LOVE ISN’T IN THE AIR
There have been many passionate moments in the Greek myths: Paris whisking Helen away to Troy, Ariadne unravelling her knitting to give Theseus the wool to lead him from the Minotaur’s maze, and Narcissus going all googly gaga over his handsome reflection in a woodland pool. However, thought Jason, now practising a seductive raised eyebrow at a rather elderly yellow-footed tortoise he’d found waddling in the long grass, his meeting Medea again wasn’t likely to be remembered as one of them.
‘Sweet rose of Kolkis,’ he said, practising his newest chat-up line and offering the ancient reptile his best smile. ‘How I’ve longed to see you.’
The creature regarded him blankly with big, black eyes and continued to gum at a clump of grass, churning it round and round in her lipless mouth.
‘My dear and long-lost love,’ Jason continued, as the creature lurched away towards the undergrowth, ‘your smile is like the sun rising over the sea. It makes the water sparkle and the seagulls swoop, it, it ––’
He paused, sniffed and, noticing a rather sour smell wafting up from the ground, glanced down at the rear end of the tortoise, dismayed to spot a trickle of yellow liquid, seeping into the soil behind her crinkly back feet. Clearly he was losing his debonair touch. And small wonder. He’d been so stressed about meeting his ex-wife again that he’d given himself a crick in his neck from rehearsing his best hair flick, whilst his voice, usually low and syrupy, sounded as squealing and high-pitched as a piglet at teatime.
He’d have to do better than this if he wanted to smooch Medea into handing the key to
the Underworld back to him. After all, as he reminded himself now, he really didn’t need to be so worried.
You see, ever since he’d stopped running away from that ghastly big cat the day before and recovered from the raging stitch that running for nearly an hour will bring on, he’d started thinking. And, it hadn’t been long before he’d realised something rather important: that just as the swarm of army ants hadn’t killed him, the weird three-headed cat hadn’t even seemed interested in him. After all, he must surely have passed the creature only moments before it attacked Aries and yet it hadn’t so much as batted one of its six eyelids in his direction. Instead, it had been utterly single-minded, launching itself at Aries like a bleat-seeking missile. All of which had confirmed his earlier suspicion: that Medea clearly still reckoned he was the best thing since stuffed olives.
The thought brought a welcome surge of his old confidence and, setting his hand on his hip, he tilted his head boyishly and turned on his full-beam smile, staring at the tortoise’s receding bottom.
‘Light of the Greek isles,’ he cooed, his voice low and smoochy again. ‘How I’ve dreamed of this moment.’
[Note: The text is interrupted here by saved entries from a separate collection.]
--- config.mk ---
export PLATFORM = sky130hd
export DESIGN_NAME = vec_addsub_seq_flat
export DESIGN_NICKNAME = d
export VERILOG_FILES = /design/src/rtl/vec_addsub_if.sv /design/src/rtl/vec_addsub_seq.sv /design/src/flat_wrapper.sv
export SDC_FILE = /design/constraint.sdc
export NUM_CORES = 1
export LEC_CHECK = 0
export CAP_MARGIN = 25
export CORE_UTILIZATION = 30
export CTS_CLUSTER_SIZE = 8
export DETAILED_ROUTE_END_ITERATION = 12
export HOLD_SLACK_MARGIN = 0.06
export MAX_ROUTING_LAYER = met4
export PLACE_DENSITY = 0.51
export SLEW_MARGIN = 20
export SYNTH_ARGS = -nofsm -noshare
export SYNTH_HDL_FRONTEND = slang
export SYNTH_SLANG_ARGS = --single-unit
--- constraint.sdc ---
create_clock -name clk -period 3.4 [get_ports clk]
set_input_delay 0.51 -clock clk [delete_from_list [all_inputs] [get_ports clk]]
set_output_delay 0.51 -clock clk [all_outputs]
set_load 0.02 [all_outputs]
‘Why thank you, darling,’ replied a woman’s voice behind him.
Jason froze, open-mouthed.
For a second his blood seemed to drop in temperature until it clinked through his veins like an ice-slushy. The voice was instantly familiar, and even though he hadn’t heard it – save in nightmares – since he’d been in the Underworld, he felt the hairs on the back of his neck prickle.
Forcing his mouth into an unwilling smile, he turned round.
‘Medea!’ he gushed.
The sorceress looked radiant, her hair gleaming in ringlets, her face tinged pink from walking, as pretty as a Venus flytrap in the sunshine. In fact, considering his own stained and torn T-shirt and jeans and the way he smelled like a Spartan’s sandal after a hundred-mile march, she looked amazing. Rather, he thought, now complimenting himself on his own hunky charms, as if she’d been powdering and primping all morning especially for him.